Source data
────────────────────────────────────────

**config.mk**
```make
export PLATFORM = sky130hd
export DESIGN_NAME = tcl_norm
export DESIGN_NICKNAME = d
export VERILOG_FILES = /design/src/hdl/tcl_pkg.sv /design/src/hdl/tcl_norm.sv
export SDC_FILE = /design/constraint.sdc
export NUM_CORES = 1
export LEC_CHECK = 0
export ABC_AREA = 1
export BUFFER_PORTS_ARGS = -buffer_cell sky130_fd_sc_hd__buf_2
export CAP_MARGIN = 0
export CORE_AREA = 2 2 281 283
export CTS_CLUSTER_DIAMETER = 150
export DETAILED_ROUTE_END_ITERATION = 10
export DIE_AREA = 0 0 283 285
export PLACE_DENSITY = 0.75
export SLEW_MARGIN = 20
export SYNTH_ARGS = -nofsm -noshare
export SYNTH_HDL_FRONTEND = slang
export SYNTH_SLANG_ARGS = --single-unit
```
**constraint.sdc**
```tcl
create_clock -name clk -period 35.8 [get_ports clk]
set_input_delay 5.37 -clock clk [delete_from_list [all_inputs] [get_ports clk]]
set_output_delay 5.37 -clock clk [all_outputs]
set_load 0.02 [all_outputs]
```
**src/hdl/tcl_pkg.sv**
```systemverilog
// Shared types and constants for the triangle coverage pipeline.
// No dependencies; every module of the block imports this package.
`default_nettype none
package tcl_pkg;

  localparam int COORD_WIDTH     = 32;
  localparam int COORD_FRAC_BITS = 24;
  localparam int EPS_WIDTH       = 25;
  localparam logic [EPS_WIDTH-1:0] EPS_RESET = EPS_WIDTH'(168);

  localparam int DIFF_W    = COORD_WIDTH + 1;
  localparam int PROD_W    = 2 * DIFF_W;
  localparam int EDGE_W    = PROD_W + 1;
  localparam int AREA_W    = EDGE_W + 2;
  localparam int AREA_LO_W = AREA_W / 2;
  localparam int AREA_HI_W = AREA_W - AREA_LO_W;
  localparam int TOL_W     = AREA_W + EPS_WIDTH;
  localparam int CMP_W     = ((COORD_FRAC_BITS > EPS_WIDTH) ? COORD_FRAC_BITS : EPS_WIDTH)
                             + AREA_W + 2;

  typedef logic signed [COORD_WIDTH-1:0] tcl_coord_t;
  typedef logic signed [DIFF_W-1:0]      tcl_diff_t;
  typedef logic signed [PROD_W-1:0]      tcl_prod_t;
  typedef logic signed [EDGE_W-1:0]      tcl_edge_t;
  typedef logic signed [AREA_W-1:0]      tcl_wide_t;

  typedef struct packed {
    tcl_coord_t u0;
    tcl_coord_t v0;
    tcl_coord_t u1;
    tcl_coord_t v1;
    tcl_coord_t u2;
    tcl_coord_t v2;
    tcl_coord_t pu;
    tcl_coord_t pv;
  } tcl_item_t;

  typedef struct packed {
    logic [2:0] fwd;
    logic [2:0] rev;
  } tcl_tl_t;

  typedef struct packed {
    tcl_edge_t [2:0] e;
    tcl_tl_t         tl;
  } tcl_edges_t;

  typedef struct packed {
    tcl_wide_t [2:0]   e;
    logic [AREA_W-1:0] area;
    logic [2:0]        tl_ok;
  } tcl_norm_t;

  typedef struct packed {
    tcl_wide_t [2:0]  e;
    logic [TOL_W-1:0] tol;
    logic [2:0]       tl_ok;
  } tcl_tol_t;

endpackage
`default_nettype wire

```
**src/hdl/tcl_norm.sv**
```systemverilog
// Two-stage orientation unit: sums the signed area, then makes it positive.
// Zero area turns every weight into one third. Uses tcl_pkg.
`default_nettype none
module tcl_norm
  import tcl_pkg::*;
(
  input  logic       clk,
  input  logic       rst,
  input  logic       in_valid,
  output logic       in_stall,
  input  tcl_edges_t in_data,
  output logic       out_valid,
  input  logic       out_stall,
  output tcl_norm_t  out_data
);

  logic      vld1, vld2;
  logic      adv1, adv2;
  tcl_wide_t e1 [3];
  tcl_wide_t area1;
  tcl_tl_t   tl1;
  logic      zero, neg;

  assign adv2      = !vld2 || !out_stall;
  assign adv1      = !vld1 || adv2;
  assign in_stall  = !adv1;
  assign out_valid = vld2;

  assign zero = (area1 == '0);
  assign neg  = area1[AREA_W-1];

  always_ff @(posedge clk) begin
    if (rst) begin
      vld1 <= 1'b0;
      vld2 <= 1'b0;
    end else begin
      if (adv1) vld1 <= in_valid;
      if (adv2) vld2 <= vld1;
    end
  end

  always_ff @(posedge clk) begin
    if (adv1) begin
      for (int i = 0; i < 3; i++) begin
        e1[i] <= AREA_W'($signed(in_data.e[i]));
      end
      area1 <= AREA_W'($signed(in_data.e[0])) + AREA_W'($signed(in_data.e[1]))
             + AREA_W'($signed(in_data.e[2]));
      tl1 <= in_data.tl;
    end
    if (adv2) begin
      for (int i = 0; i < 3; i++) begin
        if (zero) begin
          out_data.e[i] <= AREA_W'(1);
        end else if (neg) begin
          out_data.e[i] <= -e1[i];
        end else begin
          out_data.e[i] <= e1[i];
        end
      end
      if (zero) begin
        out_data.area <= AREA_W'(3);
      end else if (neg) begin
        out_data.area <= AREA_W'(-area1);
      end else begin
        out_data.area <= AREA_W'(area1);
      end
      out_data.tl_ok <= neg ? tl1.rev : tl1.fwd;
    end
  end

endmodule
`default_nettype wire

```
# Word level (Yosys, flattened, before mapping)
# Memories as Yosys holds them, arrays and structs flattened.
# Cells that the tools add are included.
# classes
n_bitwise	1
reduce_logical	8
n_addsub	6
n_mux	7
# op_table
operator	n
negation 69 bit	4
2-to-1 mux 69 bit	3
adder 68 x 67 -> 69 bit	1
logical NOT 69 bit	1
adder 67 x 67 -> 68 bit	1
2-to-1 mux 68 bit	1
logical NOT 1 bit	4
2-to-1 mux 3 bit	1
logical OR 1 bit	2
2-to-1 mux 1 bit	2
OR reduction 2 bit	1
inverter 1 bit	1
# word_totals
mem_bits_rw	207
input_bits	211
regBits	356
elab_cells	34
output_inout_bits	281
mem_count	1
# memory_table
name	depth	width	rd	rd_clocked_by_memory_dff	write_ports	line_no	source
e1	3	69	3	0	3	tcl_norm.sv:19	tcl_wide_t e1 [3];

# Longest topological paths before layout
# logic_depth
word_depth	5
ltp_mapped	19
ltp_nobuf	19

# Least setup slack after synthesis
# No wires, ideal clock.
# synth_path
path_type	in2reg
from	input out_stall
to	register area1[0] (enable)
required_time_ns	35.207
cell_stages	3
setup_slack_ns	16.849
t_arrival_ns	18.358
path_buffers	0
setup_ns	0.593
path_cell_list	nand2_1 nor2_1 inv_1
# synth_via
elab_chain_cells	3
# synth_rtl
item	line_no	source
start: declaration	tcl_norm.sv:13	input logic out_stall,
logical NOT 1 bit	tcl_norm.sv:24	assign adv2 = !vld2 || !out_stall;
logical OR 1 bit	tcl_norm.sv:24	
logical OR 1 bit	tcl_norm.sv:25	assign adv1 = !vld1 || adv2;
end signal: assignment	tcl_norm.sv:47	area1 <= AREA_W'($signed(in_data.e[0])) + AREA_W'($signed(in_data.e[1]))
end: declaration	tcl_norm.sv:20	tcl_wide_t area1;
# Every way passes these cells.
# A chain may end at the register's enable or synchronous reset.

# Worst setup path in the final report
# layout_path
from	input out_stall
to	output in_stall
# layout_via
elab_chain_cells	4
# layout_rtl
item	line_no	source
logical NOT 1 bit	tcl_norm.sv:24	
logical OR 1 bit	tcl_norm.sv:24	
via adv2	tcl_norm.sv:18	logic adv1, adv2;
logical OR 1 bit	tcl_norm.sv:25	
logical NOT 1 bit	tcl_norm.sv:26	assign in_stall = !adv1;
end: declaration	tcl_norm.sv:10	output logic in_stall,
# The timed path passes the listed nets, and every way through them passes these cells.
## src/rtl/array_doubly_linked_list_macros.svh

```systemverilog
// Assertion macros for the linked list block.
// Used by the modules that carry concurrent checks.
`ifndef ARRAY_DOUBLY_LINKED_LIST_MACROS_SVH
`define ARRAY_DOUBLY_LINKED_LIST_MACROS_SVH

// implication check, disabled in reset
`define ADL_ASSERT_IMP(label, clk, rst_n, ante, cons) \
    label: assert property (@(posedge clk) disable iff (!rst_n) (ante) |-> (cons)) \
        else $error("assertion failed");

// next-cycle implication check, disabled in reset
`define ADL_ASSERT_NXT(label, clk, rst_n, ante, cons) \
    label: assert property (@(posedge clk) disable iff (!rst_n) (ante) |=> (cons)) \
        else $error("assertion failed");

`endif

```

## src/rtl/adll_pkg.sv

```systemverilog
// Package for the array doubly linked list: sizes, beat types, action codes,
// controller states and the command struct. No dependencies.
package adll_pkg;

    localparam int NODES      = 1024;
    localparam int VALUE_BITS = 32;
    localparam int ID_BITS    = $clog2(NODES);

    typedef logic [ID_BITS-1:0]    id_t;
    typedef logic [VALUE_BITS-1:0] val_t;

    typedef enum logic [2:0] {
        ACT_INS_HEAD   = 3'd0,
        ACT_INS_TAIL   = 3'd1,
        ACT_INS_AFTER  = 3'd2,
        ACT_INS_BEFORE = 3'd3,
        ACT_DELETE     = 3'd4,
        ACT_MOVE_HEAD  = 3'd5,
        ACT_MOVE_TAIL  = 3'd6,
        ACT_READ       = 3'd7
    } action_t;

    typedef struct packed {
        logic [2:0]        action;
        logic [9:0]        node_id;
        logic signed [31:0] value;
    } req_t;

    typedef struct packed {
        logic [9:0]         new_id;
        logic [9:0]         head_id;
        logic [9:0]         tail_id;
        logic signed [31:0] read_value;
        logic [9:0]         read_prev;
        logic [9:0]         read_next;
        logic               rejected;
    } rsp_t;

    typedef enum logic [2:0] {
        ST_IDLE,
        ST_LOOK,
        ST_CHECK,
        ST_LINK0,
        ST_LINK1,
        ST_APPLY,
        ST_FETCH,
        ST_RESULT
    } state_t;

    // controller -> datapath
    typedef struct packed {
        logic capture;   // latch request beat
        logic look;      // read ref node links and live bit
        logic check;     // register links, decide reject
        logic link0;     // first link write step
        logic link1;     // second link write step
        logic apply;     // last link write, register updates
        logic fetch;     // read chosen node
        logic result;    // load output register
    } cmd_t;

endpackage

```

## src/rtl/adll_ctrl.sv

```systemverilog
// Controller for the linked list: one request at a time through look, check,
// three link write steps, fetch and result. Uses adll_pkg.
`include "array_doubly_linked_list_macros.svh"
module adll_ctrl (
    input  logic            clk,
    input  logic            rst_n,
    input  logic            in_valid,
    output logic            in_ready,
    output logic            out_valid,
    input  logic            out_ready,
    output adll_pkg::cmd_t  cmd
);
    import adll_pkg::*;

    state_t state_reg, state_next;
    logic   out_valid_reg, out_valid_next;

    always_ff @(posedge clk or negedge rst_n)
    begin
        if (!rst_n)
        begin
            state_reg     <= ST_IDLE;
            out_valid_reg <= 1'b0;
        end
        else
        begin
            state_reg     <= state_next;
            out_valid_reg <= out_valid_next;
        end
    end

    always_comb
    begin
        state_next = state_reg;
        case (state_reg)
            ST_IDLE:   if (in_valid) state_next = ST_LOOK;
            ST_LOOK:   state_next = ST_CHECK;
            ST_CHECK:  state_next = ST_LINK0;
            ST_LINK0:  state_next = ST_LINK1;
            ST_LINK1:  state_next = ST_APPLY;
            ST_APPLY:  state_next = ST_FETCH;
            ST_FETCH:  state_next = ST_RESULT;
            ST_RESULT: if (!out_valid_reg || out_ready) state_next = ST_IDLE;
            default:   state_next = ST_IDLE;
        endcase
    end

    always_comb
    begin
        cmd = '0;
        in_ready = 1'b0;
        out_valid_next = out_valid_reg && !out_ready;
        case (state_reg)
            ST_IDLE:
            begin
                in_ready = 1'b1;
                cmd.capture = in_valid;
            end
            ST_LOOK:  cmd.look = 1'b1;
            ST_CHECK: cmd.check = 1'b1;
            ST_LINK0: cmd.link0 = 1'b1;
            ST_LINK1: cmd.link1 = 1'b1;
            ST_APPLY: cmd.apply = 1'b1;
            ST_FETCH: cmd.fetch = 1'b1;
            ST_RESULT:
            begin
                if (!out_valid_reg || out_ready)
                begin
                    cmd.result = 1'b1;
                    out_valid_next = 1'b1;
                end
            end
            default: ;
        endcase
    end

    assign out_valid = out_valid_reg;

    `ADL_ASSERT_IMP(a_ready_idle, clk, rst_n, in_ready, state_reg == ST_IDLE)
    `ADL_ASSERT_NXT(a_result_valid, clk, rst_n, cmd.result, out_valid_reg)
    `ADL_ASSERT_NXT(a_hold, clk, rst_n, out_valid_reg && !out_ready && !cmd.result,
        out_valid_reg)
endmodule

```
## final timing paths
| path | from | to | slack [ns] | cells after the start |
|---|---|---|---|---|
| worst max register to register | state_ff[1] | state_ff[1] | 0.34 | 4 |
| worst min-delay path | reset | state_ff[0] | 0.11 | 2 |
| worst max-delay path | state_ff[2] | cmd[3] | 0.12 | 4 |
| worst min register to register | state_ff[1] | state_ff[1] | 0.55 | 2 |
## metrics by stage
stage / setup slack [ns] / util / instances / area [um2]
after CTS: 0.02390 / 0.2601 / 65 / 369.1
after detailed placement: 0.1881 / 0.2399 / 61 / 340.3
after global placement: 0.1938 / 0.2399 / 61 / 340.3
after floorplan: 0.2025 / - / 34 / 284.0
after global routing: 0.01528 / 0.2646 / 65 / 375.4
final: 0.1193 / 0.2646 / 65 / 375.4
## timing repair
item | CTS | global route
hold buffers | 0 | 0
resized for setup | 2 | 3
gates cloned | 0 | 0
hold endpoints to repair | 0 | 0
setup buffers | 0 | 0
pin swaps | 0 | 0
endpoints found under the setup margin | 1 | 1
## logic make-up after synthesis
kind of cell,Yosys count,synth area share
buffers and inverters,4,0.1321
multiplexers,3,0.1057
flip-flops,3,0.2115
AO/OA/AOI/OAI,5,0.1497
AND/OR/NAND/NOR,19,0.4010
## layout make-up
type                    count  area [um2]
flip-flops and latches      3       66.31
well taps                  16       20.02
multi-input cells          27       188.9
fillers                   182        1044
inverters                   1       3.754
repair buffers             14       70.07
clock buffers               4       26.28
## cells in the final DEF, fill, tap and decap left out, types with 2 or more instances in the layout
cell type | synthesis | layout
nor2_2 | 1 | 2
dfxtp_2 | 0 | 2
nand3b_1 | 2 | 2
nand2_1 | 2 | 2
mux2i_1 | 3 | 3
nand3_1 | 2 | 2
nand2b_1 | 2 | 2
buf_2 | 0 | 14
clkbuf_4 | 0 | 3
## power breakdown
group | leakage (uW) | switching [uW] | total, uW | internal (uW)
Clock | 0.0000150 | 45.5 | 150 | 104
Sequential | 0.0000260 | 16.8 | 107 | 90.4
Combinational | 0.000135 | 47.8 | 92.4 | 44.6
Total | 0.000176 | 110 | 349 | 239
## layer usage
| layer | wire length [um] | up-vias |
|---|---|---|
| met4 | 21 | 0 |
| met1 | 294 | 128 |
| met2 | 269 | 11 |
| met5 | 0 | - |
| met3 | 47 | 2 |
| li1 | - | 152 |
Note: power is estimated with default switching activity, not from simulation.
$ cat src/rtl/core/lbm_pkg.sv
// Shared types and constants for the RGB layer blend core.
// No dependencies; imported by every module in rtl/core.
package lbm_pkg;

    localparam int CH_W       = 8;
    localparam int NUM_CH     = 3;
    localparam int CFG_IDX_W  = 1;
    localparam int CFG_DATA_W = 8;
    localparam int MODE_W     = 3;

    localparam logic [CH_W-1:0] CH_MAX  = 8'd255;
    localparam logic [15:0]     FULL_SQ = 16'd65025;

    // Register indexes on the configuration port
    localparam logic [CFG_IDX_W-1:0] REG_BLEND_MODE    = 1'b0;
    localparam logic [CFG_IDX_W-1:0] REG_LAYER_OPACITY = 1'b1;

    typedef enum logic [MODE_W-1:0] {
        MODE_NORMAL   = 3'd0,
        MODE_ADD      = 3'd1,
        MODE_SUBTRACT = 3'd2,
        MODE_MULTIPLY = 3'd3,
        MODE_DIVIDE   = 3'd4
    } mode_t;

    // Datapath widths
    localparam int WGT_W = 2 * CH_W;        // alpha * opacity
    localparam int MAG_W = 2 * CH_W;        // |V - b| scaled by the blend denominator
    localparam int NUM_W = WGT_W + MAG_W;   // weight * magnitude
    localparam int DEN_W = 24;              // 65025 * {1, 255, fore}
    localparam int DVD_W = NUM_W + 2;       // 2*num + den
    localparam int DVS_W = DEN_W + 1;       // 2*den
    localparam int Q_W   = CH_W;            // rounded correction
    localparam int QB_W  = $clog2(Q_W);

    localparam int FRONT_STAGES = 3;
    localparam int DIV_STAGES   = Q_W;
    localparam int NUM_STAGES   = FRONT_STAGES + DIV_STAGES;

    typedef struct packed {
        logic [DVD_W-1:0] rem;
        logic [DVS_W-1:0] dvs;
        logic [Q_W-1:0]   quo;
        logic             neg;
    } div_word_t;

endpackage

────────────────────────────────────────

## Task details
Of the entries above, repeat exactly the lines between the line with "AO/OA/AOI/OAI,5,0.1497" and the line with "li1 | - | 152 |", inclusive, and no others.

## Response area
AO/OA/AOI/OAI,5,0.1497
AND/OR/NAND/NOR,19,0.4010
## layout make-up
type                    count  area [um2]
flip-flops and latches      3       66.31
well taps                  16       20.02
multi-input cells          27       188.9
fillers                   182        1044
inverters                   1       3.754
repair buffers             14       70.07
clock buffers               4       26.28
## cells in the final DEF, fill, tap and decap left out, types with 2 or more instances in the layout
cell type | synthesis | layout
nor2_2 | 1 | 2
dfxtp_2 | 0 | 2
nand3b_1 | 2 | 2
nand2_1 | 2 | 2
mux2i_1 | 3 | 3
nand3_1 | 2 | 2
nand2b_1 | 2 | 2
buf_2 | 0 | 14
clkbuf_4 | 0 | 3
## power breakdown
group | leakage (uW) | switching [uW] | total, uW | internal (uW)
Clock | 0.0000150 | 45.5 | 150 | 104
Sequential | 0.0000260 | 16.8 | 107 | 90.4
Combinational | 0.000135 | 47.8 | 92.4 | 44.6
Total | 0.000176 | 110 | 349 | 239
## layer usage
| layer | wire length [um] | up-vias |
|---|---|---|
| met4 | 21 | 0 |
| met1 | 294 | 128 |
| met2 | 269 | 11 |
| met5 | 0 | - |
| met3 | 47 | 2 |
| li1 | - | 152 |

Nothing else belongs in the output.